Hostable Web Core (HWC) is an IIS API that can be used to write to independent Web servers that are not managed by WAS. IIS Express is designed as a wrapper over HWC.
The following chart outlines some of the major differences between IIS and IIS Express:
Area
IIS
IIS Express
Shipping mechanism
Ships with the OS.
Ships out-of-band.
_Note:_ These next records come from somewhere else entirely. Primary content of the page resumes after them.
$ cat src/pkg/alsd_pkg.sv
// alsd_pkg: opcode patterns, field positions, state and result encodings
// for the arithmetic/logic/string opcode decoder.
// assumes one clock domain and a byte stream from fetch logic on that clock.
`default_nettype none
package alsd_pkg;

  // field positions inside opcode and operand-form bytes
  localparam int W_BIT = 0;
  localparam int D_BIT = 1;
  localparam int S_BIT = 1;
  localparam int SIGN_BIT = 7;
  localparam logic [1:0] MOD_REG = 2'h3;
  localparam logic [2:0] RM_SIB = 3'h4;
  localparam logic [2:0] RM_DIRECT32 = 3'h5;
  localparam logic [2:0] RM_DIRECT16 = 3'h6;
  localparam logic [1:0] MOD_NONE = 2'h0;
  localparam logic [1:0] MOD_DISP8 = 2'h1;
  localparam logic [2:0] BASE_NONE = 3'h5;

  // masks: dw families, w families and the 011010s1 form
  localparam logic [7:0] MASK_DW = 8'hFC;
  localparam logic [7:0] MASK_W = 8'hFE;
  localparam logic [7:0] MASK_S1 = 8'hFD;

  // register/memory families (dw) and accumulator short forms (w)
  localparam logic [7:0] OPC_PLUS_RM = 8'h00;
  localparam logic [7:0] OPC_PLUS_ACC = 8'h04;
  localparam logic [7:0] OPC_CARRY_RM = 8'h10;
  localparam logic [7:0] OPC_CARRY_ACC = 8'h14;
  localparam logic [7:0] OPC_MINUS_RM = 8'h28;
  localparam logic [7:0] OPC_MINUS_ACC = 8'h2C;
  localparam logic [7:0] OPC_BORROW_RM = 8'h18;
  localparam logic [7:0] OPC_BORROW_ACC = 8'h1C;
  localparam logic [7:0] OPC_COMPARE_RM = 8'h38;
  localparam logic [7:0] OPC_COMPARE_ACC = 8'h3C;
  localparam logic [7:0] OPC_AND_RM = 8'h20;
  localparam logic [7:0] OPC_AND_ACC = 8'h24;
  localparam logic [7:0] OPC_OR_RM = 8'h08;
  localparam logic [7:0] OPC_OR_ACC = 8'h0C;
  localparam logic [7:0] OPC_XOR_RM = 8'h30;
  localparam logic [7:0] OPC_XOR_ACC = 8'h34;
  localparam logic [7:0] OPC_ARITH_GRP = 8'h80;
  localparam logic [7:0] OPC_UNARY_GRP = 8'hF6;
  localparam logic [7:0] OPC_TEST_RM = 8'h84;
  localparam logic [7:0] OPC_SPROD3 = 8'h69;
  localparam logic [7:0] OPC_SHIFT_ONE = 8'hD0;
  localparam logic [7:0] OPC_SHIFT_CL = 8'hD2;
  localparam logic [7:0] OPC_SHIFT_IMM = 8'hC0;
  // single bytes
  localparam logic [7:0] OPC_ESCAPE = 8'h0F;
  localparam logic [7:0] OPC_ASCII_MINUS = 8'h3F;
  localparam logic [7:0] OPC_DEC_PLUS = 8'h27;
  localparam logic [7:0] OPC_DEC_MINUS = 8'h2F;
  localparam logic [7:0] OPC_ASCII_QUOT = 8'hD5;
  localparam logic [7:0] OPC_ASCII_PROD = 8'hD4;
  localparam logic [7:0] OPC_BASE_TEN = 8'h0A;
  localparam logic [7:0] OPC_BYTE_WORD = 8'h98;
  localparam logic [7:0] OPC_WORD_DOUBLE = 8'h99;
  localparam logic [7:0] OPC_TRANSLATE = 8'hD7;
  localparam logic [7:0] PFX_REP_EQ = 8'hF3;
  localparam logic [7:0] PFX_REP_NE = 8'hF2;
  // string families (w)
  localparam logic [7:0] OPC_STR_COMPARE = 8'hA6;
  localparam logic [7:0] OPC_STR_COPY = 8'hA4;
  localparam logic [7:0] OPC_STR_SCAN = 8'hAE;
  localparam logic [7:0] OPC_STR_LOAD = 8'hAC;
  localparam logic [7:0] OPC_STR_STORE = 8'hAA;
  localparam logic [7:0] OPC_PORT_IN = 8'h6C;
  localparam logic [7:0] OPC_PORT_OUT = 8'h6E;
  // second bytes after the escape byte
  localparam logic [7:0] OPC2_SPROD = 8'hAF;
  localparam logic [7:0] OPC2_DLEFT_IMM = 8'hA4;
  localparam logic [7:0] OPC2_DLEFT_CL = 8'hA5;
  localparam logic [7:0] OPC2_DRIGHT_IMM = 8'hAC;
  localparam logic [7:0] OPC2_DRIGHT_CL = 8'hAD;

  localparam logic [2:0] SHIFT_UNASSIGNED = 3'h6;

  typedef enum logic [2:0] {
    ST_FIRST = 3'b000, ST_ESC = 3'b001, ST_BASE10 = 3'b010, ST_MODRM = 3'b011,
    ST_SIB = 3'b100, ST_DISP = 3'b101, ST_IMM = 3'b110
  } alsd_state_t;

  typedef enum logic [5:0] {
    OP_NONE = 6'b000000, OP_PLUS = 6'b000001, OP_PLUS_CARRY = 6'b000010,
    OP_MINUS = 6'b000011, OP_MINUS_BORROW = 6'b000100, OP_COMPARE = 6'b000101,
    OP_AND = 6'b000110, OP_OR = 6'b000111, OP_XOR = 6'b001000, OP_TEST = 6'b001001,
    OP_INVERT = 6'b001010, OP_TWOS = 6'b001011, OP_UPROD = 6'b001100,
    OP_SPROD = 6'b001101, OP_UQUOT = 6'b001110, OP_SQUOT = 6'b001111,
    OP_ASCII_FIX_MINUS = 6'b010000, OP_DEC_FIX_PLUS = 6'b010001,
    OP_DEC_FIX_MINUS = 6'b010010, OP_ASCII_BEFORE_QUOT = 6'b010011,
    OP_ASCII_AFTER_PROD = 6'b010100, OP_BYTE_WORD = 6'b010101,
    OP_WORD_DOUBLE = 6'b010110, OP_SHIFT = 6'b010111, OP_DSHIFT_LEFT = 6'b011000,
    OP_DSHIFT_RIGHT = 6'b011001, OP_STR_COMPARE = 6'b011010, OP_STR_COPY = 6'b011011,
    OP_STR_SCAN = 6'b011100, OP_STR_LOAD = 6'b011101, OP_STR_STORE = 6'b011110,
    OP_PORT_IN = 6'b011111, OP_PORT_OUT = 6'b100000, OP_TRANSLATE = 6'b100001,
    OP_ILLEGAL = 6'b111111
  } alsd_op_t;

  typedef enum logic [1:0] {
    GRP_NONE = 2'b00, GRP_ARITH = 2'b01, GRP_UNARY = 2'b10, GRP_SHIFT = 2'b11
  } alsd_grp_t;

  typedef enum logic [1:0] {
    IMM_NONE = 2'b00, IMM_FULL = 2'b01, IMM_BYTE = 2'b10, IMM_SEXT = 2'b11
  } alsd_imm_t;

  typedef enum logic [1:0] {
    CNT_NONE = 2'b00, CNT_ONE = 2'b01, CNT_CL = 2'b10, CNT_IMM = 2'b11
  } alsd_cnt_t;

  typedef enum logic [1:0] {
    REP_NONE = 2'b00, REP_PLAIN = 2'b01, REP_WHILE_EQ = 2'b10, REP_WHILE_NE = 2'b11
  } alsd_rep_t;

endpackage : alsd_pkg
`default_nettype wire

$ cat src/hw/alsd_decoder.sv
// alsd_decoder: classifies arithmetic, logic, shift and string opcode
// sequences one byte per accepted cycle and reports one result pulse.
// assumes fetch logic on the same clock; no prefixes other than repeat.
//
// Summary of operation
// - minus recognised from 001010dw pairs and 0010110w accumulator immediate.
// - 100000sw picks its operation from the operand byte middle field.
// - minus with borrow from 000110dw pairs and 0001110w accumulator immediate.
// - compare from 001110dw and 0011110w; it only updates flags.
// - 1111011w selects test, invert, negate, products or quotients by field.
// - signed product as escape then 10101111, or 011010s1 with immediate.
// - single bytes map to ascii fix after minus and decimal fixes.
// - 11010101 or 11010100 followed by 00001010 are ascii fixes.
// - 10011000 and 10011001 are the sign-extension converts.
// - shift by one, by count register, or by an 8-bit immediate.
// - shift kind field decoded; code 110 is unassigned.
// - double left shift by immediate or by count register.
// - double right shift by immediate or by count register.
// - bitwise and, or, xor pair forms and accumulator immediate forms.
// - 1000010w is a bitwise test writing no result.
// - string compare, copy and scan single bytes.
// - string load into accumulator and store from accumulator.
// - string port input and output use the port pointer register.
// - 11010111 is the table lookup translate.
// - repeated string operations count in the 16 or 32-bit counter.
// - repeat prefixes on compare stop at mismatch or at match.
`default_nettype none
module alsd_decoder
  import alsd_pkg::*;
#(
  parameter logic [2:0] OPER_BYTES = 3'h4,
  parameter bit ADDR_WIDE = 1'b1
) (
  input wire logic clock,
  input wire logic resetn,
  input wire logic clk_en,
  input wire logic byte_valid,
  input wire logic [7:0] byte_data,
  output logic byte_ready,
  output logic dec_valid,
  output alsd_op_t dec_op,
  output logic [2:0] dec_shift_kind,
  output alsd_cnt_t dec_count_src,
  output alsd_rep_t dec_rep,
  output logic dec_full_size,
  output logic dec_to_reg,
  output logic dec_sext,
  output logic [7:0] dec_modrm,
  output logic [31:0] dec_imm,
  output logic [3:0] dec_len,
  output logic dec_writes_result,
  output logic dec_uses_port_reg,
  output logic dec_counter_wide
);

  typedef struct packed {
    alsd_state_t state;
    logic busy;
    logic vld;
    alsd_op_t op;
    alsd_grp_t grp;
    alsd_imm_t immk;
    alsd_cnt_t cnt;
    alsd_rep_t rep;
    logic [1:0] pfx;
    logic [2:0] kind;
    logic w;
    logic d;
    logic s;
    logic sib;
    logic [7:0] modrm;
    logic [31:0] imm;
    logic [1:0] imm_idx;
    logic [2:0] imm_cnt;
    logic [2:0] disp_cnt;
    logic [3:0] len;
  } alsd_st_t;

  localparam logic [1:0] PFX_NONE = 2'b00;
  localparam logic [1:0] PFX_EQ = 2'b01;
  localparam logic [1:0] PFX_NE = 2'b10;

  alsd_st_t st_q;
  alsd_st_t st_d;
  logic take;

  function automatic logic fam(input logic [7:0] b, input logic [7:0] pat,
                               input logic [7:0] mask);
    fam = (b & mask) == pat;
  endfunction : fam

  function automatic logic [2:0] imm_len(input alsd_imm_t k, input logic w, input logic s);
    logic [2:0] full;
    full = w ? OPER_BYTES : 3'h1;
    case (k)
      IMM_BYTE: imm_len = 3'h1;
      IMM_FULL: imm_len = full;
      IMM_SEXT: imm_len = s ? 3'h1 : full;
      default: imm_len = 3'h0;
    endcase
  endfunction : imm_len

  function automatic logic [2:0] disp_len(input logic [1:0] md, input logic [2:0] rm);
    logic [2:0] wide;
    wide = ADDR_WIDE ? 3'h4 : 3'h2;
    if (md == MOD_REG) begin
      disp_len = 3'h0;
    end else if (md == MOD_DISP8) begin
      disp_len = 3'h1;
    end else if (md == MOD_NONE) begin
      disp_len = (rm == (ADDR_WIDE ? RM_DIRECT32 : RM_DIRECT16)) ? wide : 3'h0;
    end else begin
      disp_len = wide;
    end
  endfunction : disp_len

  function automatic alsd_op_t arith_op(input logic [2:0] f);
    case (f)
      3'h0: arith_op = OP_PLUS;
      3'h1: arith_op = OP_OR;
      3'h2: arith_op = OP_PLUS_CARRY;
      3'h3: arith_op = OP_MINUS_BORROW;
      3'h4: arith_op = OP_AND;
      3'h5: arith_op = OP_MINUS;
      3'h6: arith_op = OP_XOR;
      default: arith_op = OP_COMPARE;
    endcase
  endfunction : arith_op

  function automatic alsd_op_t unary_op(input logic [2:0] f);
    case (f)
      3'h0: unary_op = OP_TEST;
      3'h2: unary_op = OP_INVERT;
      3'h3: unary_op = OP_TWOS;
      3'h4: unary_op = OP_UPROD;
      3'h5: unary_op = OP_SPROD;
      3'h6: unary_op = OP_UQUOT;
      3'h7: unary_op = OP_SQUOT;
      default: unary_op = OP_ILLEGAL;
    endcase
  endfunction : unary_op

  function automatic logic is_string(input alsd_op_t o);
    is_string = (o >= OP_STR_COMPARE) && (o <= OP_PORT_OUT);
  endfunction : is_string

  assign take = clk_en && byte_valid;
  assign byte_ready = clk_en;

  always_comb begin
    logic adv;
    logic fin;
    logic [1:0] md;
    logic [2:0] reg_f;
    logic [2:0] rm;
    logic [7:0] b;
    adv = 1'b0;
    fin = 1'b0;
    b = byte_data;
    md = b[7:6];
    reg_f = b[5:3];
    rm = b[2:0];
    st_d = st_q;
    st_d.vld = 1'b0;
    if (take) begin
      st_d.busy = 1'b1;
      st_d.len = st_q.busy ? st_q.len + 4'h1 : 4'h1;
      case (st_q.state)
        ST_FIRST: begin
          if (b == PFX_REP_EQ) begin
            st_d.pfx = PFX_EQ;
          end else if (b == PFX_REP_NE) begin
            st_d.pfx = PFX_NE;
          end else begin
            st_d.w = b[W_BIT];
            st_d.d = 1'b0;
            st_d.s = 1'b0;
            st_d.grp = GRP_NONE;
            st_d.immk = IMM_NONE;
            st_d.cnt = CNT_NONE;
            st_d.kind = 3'h0;
            st_d.sib = 1'b0;
            st_d.modrm = 8'h00;
            st_d.imm = 32'h0000_0000;
            st_d.imm_idx = 2'h0;
            st_d.disp_cnt = 3'h0;
            st_d.state = ST_MODRM;
            if (fam(b, OPC_MINUS_RM, MASK_DW) || fam(b, OPC_BORROW_RM, MASK_DW) ||
                fam(b, OPC_COMPARE_RM, MASK_DW) || fam(b, OPC_AND_RM, MASK_DW) ||
                fam(b, OPC_OR_RM, MASK_DW) || fam(b, OPC_XOR_RM, MASK_DW) ||
                fam(b, OPC_PLUS_RM, MASK_DW) || fam(b, OPC_CARRY_RM, MASK_DW)) begin
              st_d.d = b[D_BIT];
              if (fam(b, OPC_MINUS_RM, MASK_DW)) st_d.op = OP_MINUS;
              else if (fam(b, OPC_BORROW_RM, MASK_DW)) st_d.op = OP_MINUS_BORROW;
              else if (fam(b, OPC_COMPARE_RM, MASK_DW)) st_d.op = OP_COMPARE;
              else if (fam(b, OPC_AND_RM, MASK_DW)) st_d.op = OP_AND;
              else if (fam(b, OPC_OR_RM, MASK_DW)) st_d.op = OP_OR;
              else if (fam(b, OPC_XOR_RM, MASK_DW)) st_d.op = OP_XOR;
              else if (fam(b, OPC_PLUS_RM, MASK_DW)) st_d.op = OP_PLUS;
              else st_d.op = OP_PLUS_CARRY;
            end else if (fam(b, OPC_ARITH_GRP, MASK_DW)) begin
              st_d.s = b[S_BIT];
              st_d.grp = GRP_ARITH;
              st_d.immk = IMM_SEXT;
            end else if (fam(b, OPC_UNARY_GRP, MASK_W)) begin
              st_d.grp = GRP_UNARY;
            end else if (fam(b, OPC_TEST_RM, MASK_W)) begin
              st_d.op = OP_TEST;
            end else if (fam(b, OPC_SPROD3, MASK_S1)) begin
              st_d.op = OP_SPROD;
              st_d.s = b[S_BIT];
              st_d.immk = IMM_SEXT;
            end else if (fam(b, OPC_SHIFT_ONE, MASK_W)) begin
              st_d.grp = GRP_SHIFT;
              st_d.cnt = CNT_ONE;
            end else if (fam(b, OPC_SHIFT_CL, MASK_W)) begin
              st_d.grp = GRP_SHIFT;
              st_d.cnt = CNT_CL;
            end else if (fam(b, OPC_SHIFT_IMM, MASK_W)) begin
              st_d.grp = GRP_SHIFT;
              st_d.cnt = CNT_IMM;
              st_d.immk = IMM_BYTE;
            end else if (b == OPC_ESCAPE) begin
              st_d.state = ST_ESC;
            end else if (b == OPC_ASCII_QUOT || b == OPC_ASCII_PROD) begin
              st_d.op = (b == OPC_ASCII_QUOT) ? OP_ASCII_BEFORE_QUOT : OP_ASCII_AFTER_PROD;
              st_d.state = ST_BASE10;
            end else begin
              adv = 1'b1;
              if (fam(b, OPC_MINUS_ACC, MASK_W)) begin
                st_d.op = OP_MINUS;
                st_d.immk = IMM_FULL;
              end else if (fam(b, OPC_BORROW_ACC, MASK_W)) begin
                st_d.op = OP_MINUS_BORROW;
                st_d.immk = IMM_FULL;
              end else if (fam(b, OPC_COMPARE_ACC, MASK_W)) begin
                st_d.op = OP_COMPARE;
                st_d.immk = IMM_FULL;
              end else if (fam(b, OPC_AND_ACC, MASK_W) || fam(b, OPC_OR_ACC, MASK_W) ||
                           fam(b, OPC_XOR_ACC, MASK_W)) begin
                st_d.op = fam(b, OPC_AND_ACC, MASK_W) ? OP_AND :
                          fam(b, OPC_OR_ACC, MASK_W) ? OP_OR : OP_XOR;
                st_d.immk = IMM_FULL;
              end else if (fam(b, OPC_PLUS_ACC, MASK_W) || fam(b, OPC_CARRY_ACC, MASK_W)) begin
                st_d.op = fam(b, OPC_PLUS_ACC, MASK_W) ? OP_PLUS : OP_PLUS_CARRY;
                st_d.immk = IMM_FULL;
              end else if (b == OPC_ASCII_MINUS) st_d.op = OP_ASCII_FIX_MINUS;
              else if (b == OPC_DEC_PLUS) st_d.op = OP_DEC_FIX_PLUS;
              else if (b == OPC_DEC_MINUS) st_d.op = OP_DEC_FIX_MINUS;
              else if (b == OPC_BYTE_WORD) st_d.op = OP_BYTE_WORD;
              else if (b == OPC_WORD_DOUBLE) st_d.op = OP_WORD_DOUBLE;
              else if (b == OPC_TRANSLATE) st_d.op = OP_TRANSLATE;
              else if (fam(b, OPC_STR_COMPARE, MASK_W)) st_d.op = OP_STR_COMPARE;
              else if (fam(b, OPC_STR_COPY, MASK_W)) st_d.op = OP_STR_COPY;
              else if (fam(b, OPC_STR_SCAN, MASK_W)) st_d.op = OP_STR_SCAN;
              else if (fam(b, OPC_STR_LOAD, MASK_W)) st_d.op = OP_STR_LOAD;
              else if (fam(b, OPC_STR_STORE, MASK_W)) st_d.op = OP_STR_STORE;
              else if (fam(b, OPC_PORT_IN, MASK_W)) st_d.op = OP_PORT_IN;
              else if (fam(b, OPC_PORT_OUT, MASK_W)) st_d.op = OP_PORT_OUT;
              else st_d.op = OP_ILLEGAL;
              st_d.imm_cnt = imm_len(st_d.immk, st_d.w, st_d.s);
            end
          end
        end
        ST_ESC: begin
          st_d.state = ST_MODRM;
          st_d.w = 1'b1;
          if (b == OPC2_SPROD) begin
            st_d.op = OP_SPROD;
          end else if (b == OPC2_DLEFT_IMM || b == OPC2_DLEFT_CL) begin
            st_d.op = OP_DSHIFT_LEFT;
            st_d.cnt = (b == OPC2_DLEFT_IMM) ? CNT_IMM : CNT_CL;
            st_d.immk = (b == OPC2_DLEFT_IMM) ? IMM_BYTE : IMM_NONE;
          end else if (b == OPC2_DRIGHT_IMM || b == OPC2_DRIGHT_CL) begin
            st_d.op = OP_DSHIFT_RIGHT;
            st_d.cnt = (b == OPC2_DRIGHT_IMM) ? CNT_IMM : CNT_CL;
            st_d.immk = (b == OPC2_DRIGHT_IMM) ? IMM_BYTE : IMM_NONE;
          end else begin
            st_d.op = OP_ILLEGAL;
            fin = 1'b1;
          end
        end
        ST_BASE10: begin
          if (b != OPC_BASE_TEN) st_d.op = OP_ILLEGAL;
          fin = 1'b1;
        end
        ST_MODRM: begin
          st_d.modrm = b;
          if (st_q.grp == GRP_ARITH) begin
            st_d.op = arith_op(reg_f);
          end else if (st_q.grp == GRP_UNARY) begin
            st_d.op = unary_op(reg_f);
            st_d.immk = (reg_f == 3'h0) ? IMM_FULL : IMM_NONE;
          end else if (st_q.grp == GRP_SHIFT) begin
            st_d.kind = reg_f;
            st_d.op = (reg_f == SHIFT_UNASSIGNED) ? OP_ILLEGAL : OP_SHIFT;
          end
          // address bytes are counted before any immediate bytes
          st_d.sib = ADDR_WIDE && md != MOD_REG && rm == RM_SIB;
          st_d.disp_cnt = disp_len(md, rm);
          st_d.imm_cnt = imm_len(st_d.immk, st_d.w, st_d.s);
          adv = 1'b1;
        end
        ST_SIB: begin
          st_d.sib = 1'b0;
          if (st_q.modrm[7:6] == MOD_NONE && rm == BASE_NONE) st_d.disp_cnt = 3'h4;
          adv = 1'b1;
        end
        ST_DISP: begin
          st_d.disp_cnt = st_q.disp_cnt - 3'h1;
          adv = 1'b1;
        end
        default: begin
          // immediate data, low byte first; a lone s-form byte is sign-extended
          if (st_q.immk == IMM_SEXT && st_q.s) begin
            st_d.imm = {{24{b[SIGN_BIT]}}, b};
          end else begin
            st_d.imm[{st_q.imm_idx, 3'h0} +: 8] = b;
          end
          st_d.imm_idx = st_q.imm_idx + 2'h1;
          st_d.imm_cnt = st_q.imm_cnt - 3'h1;
          adv = 1'b1;
        end
      endcase
      if (adv) begin
        if (st_d.sib) st_d.state = ST_SIB;
        else if (st_d.disp_cnt != 3'h0) st_d.state = ST_DISP;
        else if (st_d.imm_cnt != 3'h0) st_d.state = ST_IMM;
        else fin = 1'b1;
      end
      if (fin) begin
        st_d.state = ST_FIRST;
        st_d.vld = 1'b1;
        st_d.busy = 1'b0;
        st_d.rep = REP_NONE;
        if (st_q.pfx != PFX_NONE && is_string(st_d.op)) begin
          if (st_d.op == OP_STR_COMPARE || st_d.op == OP_STR_SCAN) begin
            st_d.rep = (st_q.pfx == PFX_EQ) ? REP_WHILE_EQ : REP_WHILE_NE;
          end else begin
            st_d.rep = REP_PLAIN;
          end
        end
        st_d.pfx = PFX_NONE;
      end
    end
  end

  always_ff @(posedge clock or negedge resetn) begin
    if (!resetn) begin
      st_q <= '0;
    end else if (clk_en) begin
      st_q <= st_d;
    end
  end

  assign dec_valid = st_q.vld;
  assign dec_op = st_q.op;
  assign dec_shift_kind = st_q.kind;
  assign dec_count_src = st_q.cnt;
  assign dec_rep = st_q.rep;
  assign dec_full_size = st_q.w;
  assign dec_to_reg = st_q.d;
  assign dec_sext = st_q.s;
  assign dec_modrm = st_q.modrm;
  assign dec_imm = st_q.imm;
  assign dec_len = st_q.len;
  assign dec_writes_result = st_q.op != OP_COMPARE && st_q.op != OP_TEST;
  assign dec_uses_port_reg = st_q.op == OP_PORT_IN || st_q.op == OP_PORT_OUT;
  assign dec_counter_wide = ADDR_WIDE;
endmodule : alsd_decoder
`default_nettype wire

$ cat config.mk
export PLATFORM = sky130hd
export DESIGN_NAME = alsd_decoder
export DESIGN_NICKNAME = d
export VERILOG_FILES = /design/src/pkg/alsd_pkg.sv /design/src/hw/alsd_decoder.sv
export SDC_FILE = /design/constraint.sdc
export NUM_CORES = 1
export LEC_CHECK = 0
export BUFFER_PORTS_ARGS = -buffer_cell sky130_fd_sc_hd__buf_2
export CAP_MARGIN = 15
export CORE_AREA = 2 2 126 128
export DETAILED_ROUTE_END_ITERATION = 8
export DIE_AREA = 0 0 128 130
export HOLD_SLACK_MARGIN = 0.08
export MAX_ROUTING_LAYER = met4
export PLACE_DENSITY = 0.58
export SLEW_MARGIN = 20
export SYNTH_ARGS = -nofsm -noshare
export SYNTH_HDL_FRONTEND = slang
export SYNTH_SLANG_ARGS = --single-unit
$ cat constraint.sdc
create_clock -name clock -period 2.47 [get_ports clock]
set_clock_uncertainty 0.1 [all_clocks]
set_input_delay 0.1235 -clock clock [delete_from_list [all_inputs] [get_ports clock]]
set_output_delay 0.1235 -clock clock [all_outputs]
set_load 0.05 [all_outputs]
It is automatically included with WebMatrix but can also be installed separately.
Supported Windows editions
Limited number of Windows Vista and Windows 7 editions Most editions of Windows Server 2003, 2008 and 2008 R2
All editions of Windows XP, Vista, Windows 7 All editions of Windows Server 2008 and 2008 R2
Supported .NET Framework versions
v2.0 SP1 and above
v2.0 SP1 and above (.NET 4.0 is required).
Supported programming languages
Classic ASP, ASP.NET, and PHP
Classic ASP, ASP.NET, and PHP
Process model
Windows Process Activation Service (WAS) automatically manages configured sites.
User launches and terminates sites.
Hosted WebCore (aka Hostable Web Core) support
Yes
Yes. IIS Express is implemented as a layer over HWC.
Supported protocols
HTTP, FTP, WebDAV, HTTPS, and WCF (including over TCP, Named Pipes, and MSMQ)
HTTP, HTTPS, and WCF over HTTP
Non-admin support
WAS must run with administrator user rights.
A standard user is allowed to complete most tasks.
Multi-developer support
None
Yes. Configuration files, settings, and Web content are maintained on a per-user basis.
Visual Studio support
Yes
VS 2010 SP1 Beta allows IIS Express to be used instead of Cassini. VS 2008 can also be manually configured to use IIS Express.
Runtime extensions
See https://www.iis.net/download/All for a complete list.
URL Rewrite and FastCGI. These extensions are built into IIS Express.
Management tools
IIS Manager, appcmd.exe
Appcmd.exe. Common IIS Express management tasks are also built into WebMatrix and Visual Studio 2010 SP1 and later.
System tray support
None
Yes
Includes built-in IIS modules for authentication, authorization, compression, etc.